By the mid 70s Bernard Delfont had gotten tired of Nat Cohen at EMI - or, to be fair, felt there was fresh blood needed. So he brought in the team of Deeley and Spkings. Let's look at how they did.
They negotiated a deal for EMI to invest in several Hollywood films - Nickelodeon (1976), The Deep (1977), The Greatest (1977), The Silver Bears (1977), Close Encounters of the Third Kind (1977), and The Cheap Detective (1978).
This was actually a very good slate - Spielberg, Bogdanovich, Muhummad Ali, Neil Simon... only The Silver Bears was anonymous.

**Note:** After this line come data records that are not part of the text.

Source: an optimization exercise on an open RTL-to-GDS flow (aim: small area, a short achievable clock period and few clock cycles). Production flows keep margins and buffers that such runs may drop.
The RTL was checked by simulation tests, not by an equivalence proof against the original design.
No activity file was given, so power comes from the tool's default toggle rates.

==> flow/design.v <==
`timescale 1ns/1ps
module ar_arbiter (
    input  logic       axi_clk,
    input  logic       reset,
    input  logic [2:0] req,          
    input  logic       s_arready,
    output logic [2:0] gnt_q         
);
    logic [2:0] cand, gnt;
    logic       done;
    assign done = s_arready && (gnt_q != '0);
    assign cand = done ? (req & ~gnt_q) : req;
    always_comb begin
        case (1'b1)
            gnt_q[0]: gnt = cand[1] ? 3'b010 : cand[2] ? 3'b100 : 3'b000;
            gnt_q[1]: gnt = cand[2] ? 3'b100 : cand[0] ? 3'b001 : 3'b000;
            gnt_q[2]: gnt = cand[0] ? 3'b001 : cand[1] ? 3'b010 : 3'b000;
            default:  gnt = cand[0] ? 3'b001 : cand[1] ? 3'b010 : cand[2] ? 3'b100 : 3'b000;
        endcase
    end
    always_ff @(posedge axi_clk) begin
        if (reset)
            gnt_q <= '0;
        else if (gnt_q == '0 || done)
            gnt_q <= gnt;
    end
endmodule
`timescale 1ns/1ps
module r_return_arbiter (
    input  logic       axi_clk,
    input  logic       reset,
    input  logic [2:0] hit,          
    input  logic [2:0] free,         
    input  logic       m_rvalid,
    input  logic       m_rready,
    input  logic       m_rlast,
    output logic [2:0] sel_q         
);
    logic       inb_q;               
    logic       keep;
    logic [2:0] cand, c, pick;
    assign keep = m_rvalid ? !(m_rready && m_rlast) : inb_q;
    assign cand = hit & ~(sel_q & {3{m_rvalid && m_rready}});
    assign c    = (cand != '0) ? cand : free;
    always_comb begin
        case (1'b1)
            sel_q[0]: pick = c[1] ? 3'b010 : c[2] ? 3'b100 : c[0] ? 3'b001 : 3'b000;
            sel_q[1]: pick = c[2] ? 3'b100 : c[0] ? 3'b001 : c[1] ? 3'b010 : 3'b000;
            default:  pick = c[0] ? 3'b001 : c[1] ? 3'b010 : c[2] ? 3'b100 : 3'b000;
        endcase
    end
    always_ff @(posedge axi_clk) begin
        if (reset) begin
            sel_q <= 3'b001;
            inb_q <= 1'b0;
        end else begin
            if (m_rvalid && m_rready)
                inb_q <= !m_rlast;
            if (!keep && pick != '0)
                sel_q <= pick;
        end
    end
endmodule
`timescale 1ns/1ps
module axi_xbar (
    input  logic        axi_clk,
    input  logic        reset,
    input  logic [11:0] m_ar_id,
    input  logic [95:0] m_ar_addr,
    input  logic [23:0] m_ar_len,
    input  logic [8:0]  m_ar_size,
    input  logic [5:0]  m_ar_burst,
    input  logic [2:0]  m_arvalid,
    output logic [2:0]  m_arready,
    output logic [11:0] m_r_id,
    output logic [95:0] m_r_data,
    output logic [5:0]  m_r_resp,
    output logic [2:0]  m_r_last,
    output logic [2:0]  m_rvalid,
    input  logic [2:0]  m_rready,
    output logic [17:0] s_ar_id,
    output logic [95:0] s_ar_addr,
    output logic [23:0] s_ar_len,
    output logic [8:0]  s_ar_size,
    output logic [5:0]  s_ar_burst,
    output logic [2:0]  s_arvalid,
    input  logic [2:0]  s_arready,
    input  logic [17:0] s_r_id,
    input  logic [95:0] s_r_data,
    input  logic [5:0]  s_r_resp,
    input  logic [2:0]  s_r_last,
    input  logic [2:0]  s_rvalid,
    output logic [2:0]  s_rready
);
    logic [2:0][2:0] ar_req;     
    logic [2:0][2:0] ar_gnt;     
    logic [2:0][2:0] r_hit;      
    logic [2:0][2:0] r_sel;      
    logic [2:0]      r_free;     
    logic [2:0]      mid_q;      
    always_comb begin
        for (int s = 0; s < 3; s++)
            for (int m = 0; m < 3; m++) begin
                ar_req[s][m] = m_arvalid[m] && (m_ar_addr[32*m + 28 +: 2] == 2'(s));
                r_hit[m][s]  = s_rvalid[s] && (s_r_id[6*s + 4 +: 2] == 2'(m));
            end
    end
    for (genvar s = 0; s < 3; s++) begin : g_slave
        ar_arbiter u_arb (
            .axi_clk   (axi_clk),
            .reset     (reset),
            .req       (ar_req[s]),
            .s_arready (s_arready[s]),
            .gnt_q     (ar_gnt[s])
        );
        assign s_arvalid[s] = |ar_gnt[s];
        always_comb begin
            s_ar_id[6*s +: 6]     = '0;
            s_ar_addr[32*s +: 32] = '0;
            s_ar_len[8*s +: 8]    = '0;
            s_ar_size[3*s +: 3]   = '0;
            s_ar_burst[2*s +: 2]  = '0;
            for (int m = 0; m < 3; m++) begin
                if (ar_gnt[s][m]) begin
                    s_ar_id[6*s +: 6]     = s_ar_id[6*s +: 6]     | {2'(m), m_ar_id[4*m +: 4]};
                    s_ar_addr[32*s +: 32] = s_ar_addr[32*s +: 32] | m_ar_addr[32*m +: 32];
                    s_ar_len[8*s +: 8]    = s_ar_len[8*s +: 8]    | m_ar_len[8*m +: 8];
                    s_ar_size[3*s +: 3]   = s_ar_size[3*s +: 3]   | m_ar_size[3*m +: 3];
                    s_ar_burst[2*s +: 2]  = s_ar_burst[2*s +: 2]  | m_ar_burst[2*m +: 2];
                end
            end
        end
    end
    always_comb begin
        for (int m = 0; m < 3; m++) begin
            m_arready[m] = 1'b0;
            for (int s = 0; s < 3; s++)
                m_arready[m] = m_arready[m] | (ar_gnt[s][m] && s_arready[s]);
        end
    end
    always_ff @(posedge axi_clk) begin
        for (int s = 0; s < 3; s++)
            if (reset)
                mid_q[s] <= 1'b0;
            else if (s_rvalid[s] && s_rready[s])
                mid_q[s] <= !s_r_last[s];
    end
    assign r_free = (s_rvalid & s_rready & s_r_last);
    for (genvar m = 0; m < 3; m++) begin : g_master
        r_return_arbiter u_arb (
            .axi_clk  (axi_clk),
            .reset    (reset),
            .hit      (r_hit[m]),
            .free     (r_free),
            .m_rvalid (m_rvalid[m]),
            .m_rready (m_rready[m]),
            .m_rlast  (m_r_last[m]),
            .sel_q    (r_sel[m])
        );
        assign m_rvalid[m] = |(r_sel[m] & r_hit[m]);
        always_comb begin
            m_r_id[4*m +: 4]     = '0;
            m_r_data[32*m +: 32] = '0;
            m_r_resp[2*m +: 2]   = '0;
            m_r_last[m]          = 1'b0;
            for (int s = 0; s < 3; s++) begin
                if (r_sel[m][s]) begin
                    m_r_id[4*m +: 4]     = m_r_id[4*m +: 4]     | s_r_id[6*s +: 4];
                    m_r_data[32*m +: 32] = m_r_data[32*m +: 32] | s_r_data[32*s +: 32];
                    m_r_resp[2*m +: 2]   = m_r_resp[2*m +: 2]   | s_r_resp[2*s +: 2];
                    m_r_last[m]          = m_r_last[m]          | s_r_last[s];
                end
            end
        end
    end
    always_comb begin
        for (int s = 0; s < 3; s++) begin
            s_rready[s] = 1'b0;
            for (int m = 0; m < 3; m++)
                if (s_r_id[6*s + 4 +: 2] == 2'(m))
                    s_rready[s] = r_sel[m][s] && m_rready[m];
        end
    end
endmodule
==> flow/flow/run.sh <==
#!/bin/bash
cp standard.sh standard_sh_copy.log
export BUFFER_PORTS_ARGS="-buffer_cell sky130_fd_sc_hd__buf_1"
export PRE_IO_PLACEMENT_TCL=$PWD/flow/io.tcl
bash standard.sh 'IO_PLACER_V=met2 met4' finish > standard.log 2>&1
==> flow/flow/io.tcl <==
set_io_pin_constraint -region top:* -group -order -pin_names {m_ar_id[0] m_ar_id[4] m_ar_id[8] s_ar_id[0] s_ar_id[6] s_ar_id[12] m_ar_id[1] m_ar_id[5] m_ar_id[9] s_ar_id[1] s_ar_id[7] s_ar_id[13] m_ar_id[2] m_ar_id[6] m_ar_id[10] s_ar_id[2] s_ar_id[8] s_ar_id[14] m_ar_id[3] m_ar_id[7] m_ar_id[11] s_ar_id[3] s_ar_id[9] s_ar_id[15] m_ar_addr[0] m_ar_addr[32] m_ar_addr[64] s_ar_addr[0] s_ar_addr[32] s_ar_addr[64] m_ar_addr[1] m_ar_addr[33] m_ar_addr[65] s_ar_addr[1] s_ar_addr[33] s_ar_addr[65] m_ar_addr[2] m_ar_addr[34] m_ar_addr[66] s_ar_addr[2] s_ar_addr[34] s_ar_addr[66] m_ar_addr[3] m_ar_addr[35] m_ar_addr[67] s_ar_addr[3] s_ar_addr[35] s_ar_addr[67] m_ar_addr[4] m_ar_addr[36] m_ar_addr[68] s_ar_addr[4] s_ar_addr[36] s_ar_addr[68] m_ar_addr[5] m_ar_addr[37] m_ar_addr[69] s_ar_addr[5] s_ar_addr[37] s_ar_addr[69] m_ar_addr[6] m_ar_addr[38] m_ar_addr[70] s_ar_addr[6] s_ar_addr[38] s_ar_addr[70] m_ar_addr[7] m_ar_addr[39] m_ar_addr[71] s_ar_addr[7] s_ar_addr[39] s_ar_addr[71] m_ar_addr[8] m_ar_addr[40] m_ar_addr[72] s_ar_addr[8] s_ar_addr[40] s_ar_addr[72] m_ar_addr[9] m_ar_addr[41] m_ar_addr[73] s_ar_addr[9] s_ar_addr[41] s_ar_addr[73] m_ar_addr[10] m_ar_addr[42] m_ar_addr[74] s_ar_addr[10] s_ar_addr[42] s_ar_addr[74] m_ar_addr[11] m_ar_addr[43] m_ar_addr[75] s_ar_addr[11] s_ar_addr[43] s_ar_addr[75] m_ar_addr[12] m_ar_addr[44] m_ar_addr[76] s_ar_addr[12] s_ar_addr[44] s_ar_addr[76] m_ar_addr[13] m_ar_addr[45] m_ar_addr[77] s_ar_addr[13] s_ar_addr[45] s_ar_addr[77] m_ar_addr[14] m_ar_addr[46] m_ar_addr[78] s_ar_addr[14] s_ar_addr[46] s_ar_addr[78] m_ar_addr[15] m_ar_addr[47] m_ar_addr[79] s_ar_addr[15] s_ar_addr[47] s_ar_addr[79] m_ar_addr[16] m_ar_addr[48] m_ar_addr[80] s_ar_addr[16] s_ar_addr[48] s_ar_addr[80] m_ar_addr[17] m_ar_addr[49] m_ar_addr[81] s_ar_addr[17] s_ar_addr[49] s_ar_addr[81] m_ar_addr[18] m_ar_addr[50] m_ar_addr[82] s_ar_addr[18] s_ar_addr[50] s_ar_addr[82] m_ar_addr[19] m_ar_addr[51] m_ar_addr[83] s_ar_addr[19] s_ar_addr[51] s_ar_addr[83] m_ar_addr[20] m_ar_addr[52] m_ar_addr[84] s_ar_addr[20] s_ar_addr[52] s_ar_addr[84] m_ar_addr[21] m_ar_addr[53] m_ar_addr[85] s_ar_addr[21] s_ar_addr[53] s_ar_addr[85] m_ar_addr[22] m_ar_addr[54] m_ar_addr[86] s_ar_addr[22] s_ar_addr[54] s_ar_addr[86] m_ar_addr[23] m_ar_addr[55] m_ar_addr[87] s_ar_addr[23] s_ar_addr[55] s_ar_addr[87] m_ar_addr[24] m_ar_addr[56] m_ar_addr[88] s_ar_addr[24] s_ar_addr[56] s_ar_addr[88] m_ar_addr[25] m_ar_addr[57] m_ar_addr[89] s_ar_addr[25] s_ar_addr[57] s_ar_addr[89] m_ar_addr[26] m_ar_addr[58] m_ar_addr[90] s_ar_addr[26] s_ar_addr[58] s_ar_addr[90] m_ar_addr[27] m_ar_addr[59] m_ar_addr[91] s_ar_addr[27] s_ar_addr[59] s_ar_addr[91] m_ar_addr[28] m_ar_addr[60] m_ar_addr[92] s_ar_addr[28] s_ar_addr[60] s_ar_addr[92] m_ar_addr[29] m_ar_addr[61] m_ar_addr[93] s_ar_addr[29] s_ar_addr[61] s_ar_addr[93]}
set_io_pin_constraint -region right:* -group -order -pin_names {m_ar_addr[30] m_ar_addr[62] m_ar_addr[94] s_ar_addr[30] s_ar_addr[62] s_ar_addr[94] m_ar_addr[31] m_ar_addr[63] m_ar_addr[95] s_ar_addr[31] s_ar_addr[63] s_ar_addr[95] m_ar_len[0] m_ar_len[8] m_ar_len[16] s_ar_len[0] s_ar_len[8] s_ar_len[16] m_ar_len[1] m_ar_len[9] m_ar_len[17] s_ar_len[1] s_ar_len[9] s_ar_len[17] m_ar_len[2] m_ar_len[10] m_ar_len[18] s_ar_len[2] s_ar_len[10] s_ar_len[18] m_ar_len[3] m_ar_len[11] m_ar_len[19] s_ar_len[3] s_ar_len[11] s_ar_len[19] m_ar_len[4] m_ar_len[12] m_ar_len[20] s_ar_len[4] s_ar_len[12] s_ar_len[20] m_ar_len[5] m_ar_len[13] m_ar_len[21] s_ar_len[5] s_ar_len[13] s_ar_len[21] m_ar_len[6] m_ar_len[14] m_ar_len[22] s_ar_len[6] s_ar_len[14] s_ar_len[22] m_ar_len[7] m_ar_len[15] m_ar_len[23] s_ar_len[7] s_ar_len[15] s_ar_len[23] m_ar_size[0] m_ar_size[3] m_ar_size[6] s_ar_size[0] s_ar_size[3] s_ar_size[6] m_ar_size[1] m_ar_size[4] m_ar_size[7] s_ar_size[1] s_ar_size[4] s_ar_size[7] m_ar_size[2] m_ar_size[5] m_ar_size[8] s_ar_size[2] s_ar_size[5] s_ar_size[8] m_ar_burst[0] m_ar_burst[2] m_ar_burst[4] s_ar_burst[0] s_ar_burst[2] s_ar_burst[4] m_ar_burst[1] m_ar_burst[3] m_ar_burst[5] s_ar_burst[1] s_ar_burst[3] s_ar_burst[5] s_ar_id[4] s_ar_id[5] s_ar_id[10] s_ar_id[11] s_ar_id[16] s_ar_id[17]}
set_io_pin_constraint -region bottom:* -group -order -pin_names {s_r_id[0] s_r_id[6] s_r_id[12] m_r_id[0] m_r_id[4] m_r_id[8] s_r_id[1] s_r_id[7] s_r_id[13] m_r_id[1] m_r_id[5] m_r_id[9] s_r_id[2] s_r_id[8] s_r_id[14] m_r_id[2] m_r_id[6] m_r_id[10] s_r_id[3] s_r_id[9] s_r_id[15] m_r_id[3] m_r_id[7] m_r_id[11] s_r_data[0] s_r_data[32] s_r_data[64] m_r_data[0] m_r_data[32] m_r_data[64] s_r_data[1] s_r_data[33] s_r_data[65] m_r_data[1] m_r_data[33] m_r_data[65] s_r_data[2] s_r_data[34] s_r_data[66] m_r_data[2] m_r_data[34] m_r_data[66] s_r_data[3] s_r_data[35] s_r_data[67] m_r_data[3] m_r_data[35] m_r_data[67] s_r_data[4] s_r_data[36] s_r_data[68] m_r_data[4] m_r_data[36] m_r_data[68] s_r_data[5] s_r_data[37] s_r_data[69] m_r_data[5] m_r_data[37] m_r_data[69] s_r_data[6] s_r_data[38] s_r_data[70] m_r_data[6] m_r_data[38] m_r_data[70] s_r_data[7] s_r_data[39] s_r_data[71] m_r_data[7] m_r_data[39] m_r_data[71] s_r_data[8] s_r_data[40] s_r_data[72] m_r_data[8] m_r_data[40] m_r_data[72] s_r_data[9] s_r_data[41] s_r_data[73] m_r_data[9] m_r_data[41] m_r_data[73] s_r_data[10] s_r_data[42] s_r_data[74] m_r_data[10] m_r_data[42] m_r_data[74] s_r_data[11] s_r_data[43] s_r_data[75] m_r_data[11] m_r_data[43] m_r_data[75] s_r_data[12] s_r_data[44] s_r_data[76] m_r_data[12] m_r_data[44] m_r_data[76] s_r_data[13] s_r_data[45] s_r_data[77] m_r_data[13] m_r_data[45] m_r_data[77] s_r_data[14] s_r_data[46] s_r_data[78] m_r_data[14] m_r_data[46] m_r_data[78] s_r_data[15] s_r_data[47] s_r_data[79] m_r_data[15] m_r_data[47] m_r_data[79] s_r_data[16] s_r_data[48] s_r_data[80] m_r_data[16] m_r_data[48] m_r_data[80] s_r_data[17] s_r_data[49] s_r_data[81] m_r_data[17] m_r_data[49] m_r_data[81] s_r_data[18] s_r_data[50] s_r_data[82] m_r_data[18] m_r_data[50] m_r_data[82] s_r_data[19] s_r_data[51] s_r_data[83] m_r_data[19] m_r_data[51] m_r_data[83] s_r_data[20] s_r_data[52] s_r_data[84] m_r_data[20] m_r_data[52] m_r_data[84] s_r_data[21] s_r_data[53] s_r_data[85] m_r_data[21] m_r_data[53] m_r_data[85] s_r_data[22] s_r_data[54] s_r_data[86] m_r_data[22] m_r_data[54] m_r_data[86] s_r_data[23] s_r_data[55] s_r_data[87] m_r_data[23] m_r_data[55] m_r_data[87] s_r_data[24] s_r_data[56] s_r_data[88] m_r_data[24] m_r_data[56] m_r_data[88] s_r_data[25] s_r_data[57] s_r_data[89] m_r_data[25] m_r_data[57] m_r_data[89] s_r_data[26] s_r_data[58] s_r_data[90] m_r_data[26] m_r_data[58] m_r_data[90] s_r_data[27] s_r_data[59] s_r_data[91] m_r_data[27] m_r_data[59] m_r_data[91] s_r_data[28] s_r_data[60] s_r_data[92] m_r_data[28] m_r_data[60] m_r_data[92] s_r_data[29] s_r_data[61] s_r_data[93] m_r_data[29] m_r_data[61] m_r_data[93]}
set_io_pin_constraint -region left:* -group -order -pin_names {s_r_data[30] s_r_data[62] s_r_data[94] m_r_data[30] m_r_data[62] m_r_data[94] s_r_data[31] s_r_data[63] s_r_data[95] m_r_data[31] m_r_data[63] m_r_data[95] s_r_resp[0] s_r_resp[2] s_r_resp[4] m_r_resp[0] m_r_resp[2] m_r_resp[4] s_r_resp[1] s_r_resp[3] s_r_resp[5] m_r_resp[1] m_r_resp[3] m_r_resp[5] s_r_last[0] s_r_last[1] s_r_last[2] m_r_last[0] m_r_last[1] m_r_last[2] s_r_id[4] s_r_id[5] s_r_id[10] s_r_id[11] s_r_id[16] s_r_id[17] m_arvalid[0] m_arvalid[1] m_arvalid[2] m_arready[0] m_arready[1] m_arready[2] s_arvalid[0] s_arvalid[1] s_arvalid[2] s_arready[0] s_arready[1] s_arready[2] m_rvalid[0] m_rvalid[1] m_rvalid[2] m_rready[0] m_rready[1] m_rready[2] s_rvalid[0] s_rvalid[1] s_rvalid[2] s_rready[0] s_rready[1] s_rready[2] reset axi_clk}
==> flow/standard.sh <==
#!/bin/bash
# synth_recipe.tcl (not shown) runs the flow's synth.tcl, then flattens the netlist and writes it again
# the make line also repeats each setting of config.mk as NAME=value (left out here)
make -C /OpenROAD-flow-scripts/flow DESIGN_CONFIG=/design/flow/config.mk WORK_HOME=/design/flow/orfs CLKGATE_MAP_FILE= SYNTH_SCRIPT=/design/flow/synth_recipe.tcl "${@:-finish}"
==> flow/config.mk <==
export PLATFORM = sky130hd
export DESIGN_NAME = axi_xbar
export DESIGN_NICKNAME = axi_xbar
export VERILOG_FILES = /design/flow/design.v
export SDC_FILE = /design/flow/constraint.sdc
export NUM_CORES = 4
export LEC_CHECK = 0
export ABC_AREA = 1
export CAP_MARGIN = 20
export CORE_AREA = 3 3 133 133
export DIE_AREA = 0 0 136 136
export PLACE_DENSITY = 0.7
export SETUP_SLACK_MARGIN = 3.7
export SLEW_MARGIN = 20
==> flow/constraint.sdc <==
create_clock -name core_clock -period 7.5 [get_ports {axi_clk}]
set_input_delay 1.5000 -clock core_clock [delete_from_list [all_inputs] [get_ports {axi_clk}]]
set_output_delay 1.5000 -clock core_clock [all_outputs]
set_load 0.01 [all_outputs]
==> impl_metrics.toml, run 1 <==
[clock_network]
cts_tree = "yes"
cts_root_buf = "clkbuf_16"
cts_buffer_depth = 2
cts_made_buffers = 3
clk_latency_ns = 0.25
h-tree-depth = 1
cts.reportedPaths.clkPinSlew_ns = 0.06
clock-sinks = 21
holdBufCountCts = 0

[floorplan]
die_x_um = 136
initial_core_util_pct = 36.20
boundaryPins = 566
fp.coreArea_mm2 = 0.01623
die_y_um = 136
die_area_mm2 = 0.01850
rows = 46

[synthesis]
syn_area_mm2 = 0.005876
yosys.cell_types.count = 35
syn-num-nets = 1308
yosysTopAreaCell = "a22oi_1"
ys_ff_latch = 21
yosysSeqAreaShare_pct = 7.155
postSynthCellCount = 1024
synthTopCellsByArea = "a22oi_1 33%, o21ai_0 23%, inv_1 8.5%"
yosysTopAreaCellShare_pct = 33.35
synth_area_per_cell_um2 = 5.738
ys_warn_count = 3

[critical_path]
cp-startpoint = "s_r_id[5]"
critPathKind = "in -> out"
r2r_cells = 8
crit_fanout = 5
rr_endpoint = "g_master[1].u_arb.sel_q[2]"
critPathLaunchType = "input pin"
cp.arrival_ns = 2.30
reg2reg_slack_ns = 5.22
critical_path.endpoint_type = "output port"
crit_required_ns = 6.00
cp-endpoint = "m_rvalid[1]"
r2r_start = "g_master[1].u_arb.sel_q[0]"

[pwr]
internal-power_w = 0.0004351
p_clk_share_pct = 11.4
power.density_mw_per_mm2 = 123.5
p_sw_w = 0.0005518
power.leakage_nw = 2.952
vdd_drop_max_v = 0.0001094
swShare_pct = 55.91
pwr-share-seq_pct = 17.2
p_total_w = 0.0009870
p_comb_share_pct = 71.4

[place]
io_buffer_count = 565
place.gp.congestion = 0.9882
hpwl_mm = 23.09

[run]
drv_cap = 0

[status]
status = "timing/DRC/antenna clean"

[drt]
drtIter0Drc = 1060
vias = 10360
ant_nets = 0
finalWirelength_mm = 31.01
drt_pass1_iterations = 8
drcViolationCount = 0
wl_per_cell_um = 18.08
vias_per_cell = 6.040

[layout]
fin_nets = 1783
fillers = 1749
layout_common_cells = "556 x buf_1, 269 x o21ai_0, 261 x a22oi_1"
final_common_cell = "buf_1"
drive_above_1_share_pct = 3.805
area_growth_pct = 36.01

[timing]
rsz0062_at_grt = "true"
min_period_over_period_pct = 50.65
setup_viol = 0
skew_ns = 0.004540
fmax_ghz = 0.2632
final_hold_viol_count = 0
setup_tns_ns = 0
slew_headroom_pct = 20.93
drv_slew = 0
finalCriticalPeriod_ns = 3.799
worst_pin_slew_ns = 1.186

[grt]
grt_max_degree = 56
grt-ovfl-total = 0
grt_pass1_wl_mm = 45.36
grt_pass1_vias = 8987
grt_antenna_before_repair = 6
track_usage_pct = 29.15

[min_path]
hp-class = "reg -> reg"
-- critical path, cell delays in order --
cell and delay, ns:
buf_1 0.09, inv_2 0.09, nand2_1 0.05, nor2_1 0.16
nand2_1 0.11, nand3_2 0.14, clkbuf_2 0.15
-- state kept, by name, summed over array words and instances, names as in the netlist --
signal	flops
g_master.u_arb.sel_q	9
g_slave.u_arb.gnt_q	9
g_master.u_arb.inb_q	3
-- Yosys cell counts (all sizes together) --
cell and count:
a211oi 4, a21boi 2, a21oi 20, a22oi 261
a31o 1, a31oi 2, buf 27, clkbuf 80
clkinv 2, dfxtp 21, inv 135, nand2 81
nand3 43, nand3b 1, nand4 18, nor2 29
nor3 10, nor3b 1, o2111ai 1, o211ai 4
o21a 1, o21ai 277, o21bai 1, o22ai 1
o31ai 1
-- through the flow --
stage / worst slack [ns] / hold WS, ns / util [%] / cells / cell area, um2
finish: 3.701 / 0.4700 / 49.24 / 1715 / 7991
global route: 3.586 / 0.5015 / 49.24 / 1715 / 7991
CTS: 3.672 / 0.4697 / 49.11 / 1714 / 7971
detailed placement: 3.607 / 0.4613 / 48.59 / 1710 / 7886
global placement: 3.610 / 0.4551 / 48.59 / 1710 / 7886
floorplan: 3.970 / 0.4392 / - / 1024 / 5876
-- routing by layer --
metal	up-vias	global-route usage [%]	part of all wire (%)
met2	775	46.97	46
met4	8	17.97	8.2
li1	4740	-	-
met5	-	0	0.14
met1	4616	33.67	35
met3	220	8.956	11
-- logic make-up (layout without fill, tap and decap cells) --
| logic type | count (synthesis) | count (layout) | share of synthesized area [%] |
|---|---|---|---|
| buf+inv | 244 | 718 | 16.89 |
| flops | 21 | 21 | 7.155 |
| simple gates | 183 | 183 | 14.52 |
| compound gates | 576 | 576 | 61.44 |
| other cells | 0 | 1 | 0 |
-- power groups by stage --
stage                     clock network, W  logic (W)  registers, W
after CTS                         0.000115   0.000693      0.000167
after global placement                   0   0.000687      0.000170
after global routing              0.000120   0.000770      0.000172
after floorplan                          0   0.000441      0.000127
final                             0.000112   0.000705      0.000170
after detailed placement                 0   0.000691      0.000170
-- final cells by class --
class | count | area (um2) | area share, %
inverter | 137 | 518.0 | 6.482
clock inverter | 1 | 5.005 | 0.06263
tap | 216 | 270.3 | 3.382
multi-input combinational | 759 | 4468 | 55.91
clock buffer | 3 | 75.07 | 0.9394
antenna | 1 | 2.502 | 0.03131
timing repair buffer | 577 | 2222 | 27.81
sequential | 21 | 430.4 | 5.386
-- how the worst min path moves through the flow --
stage                                          to                    start  slack, ns  depth (start not counted)
after detailed placement  g_master[0].u_arb.inb_q  g_master[0].u_arb.inb_q       0.46                          2
after global routing      g_master[0].u_arb.inb_q  g_master[0].u_arb.inb_q       0.50                          2
after CTS                 g_master[0].u_arb.inb_q  g_master[0].u_arb.inb_q       0.47                          2
after global placement    g_master[0].u_arb.inb_q  g_master[0].u_arb.inb_q       0.46                          2
final                     g_master[0].u_arb.inb_q  g_master[0].u_arb.inb_q       0.47                          2
after floorplan           g_master[0].u_arb.inb_q  g_master[0].u_arb.inb_q       0.44                          2
-- what timing repair did --
item	4_1_cts	5_1_grt
setup buffers	0	0
gates resized for setup	4	8
setup endpoints to repair	4	31
Testbench counts, summed over its fixed seeds: cycles 14,277.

Welcome to Blood City (1977) was random. Cross of Iron was a old over from COhen.
What the mistake was I think EMI should have kept Nat Cohen as overseer of a slate of British films - say five a year.
But anyway... the first proper Deeley-Spikings slate was:
*Convoy
*The Deer Hunter
*The Driver
*Warlords of Atlantis
*Death on the Nile
*Arabian Adventure.
*Sweeney
*Sweeney 2
I really like this slate. Sam Peckinpah action, Vietnam War movie (this was a risk), a Walter Hill action film, a Doug McClure adventure, an Arabian nights movie, Agatha Christie, some British TV spin offs. Having studio co investment on the first three reduced exposure. I think they just picked the wrong star (in commercial terms ) for The Driver.
This was a first rate slate and entirely appropriate for a British company.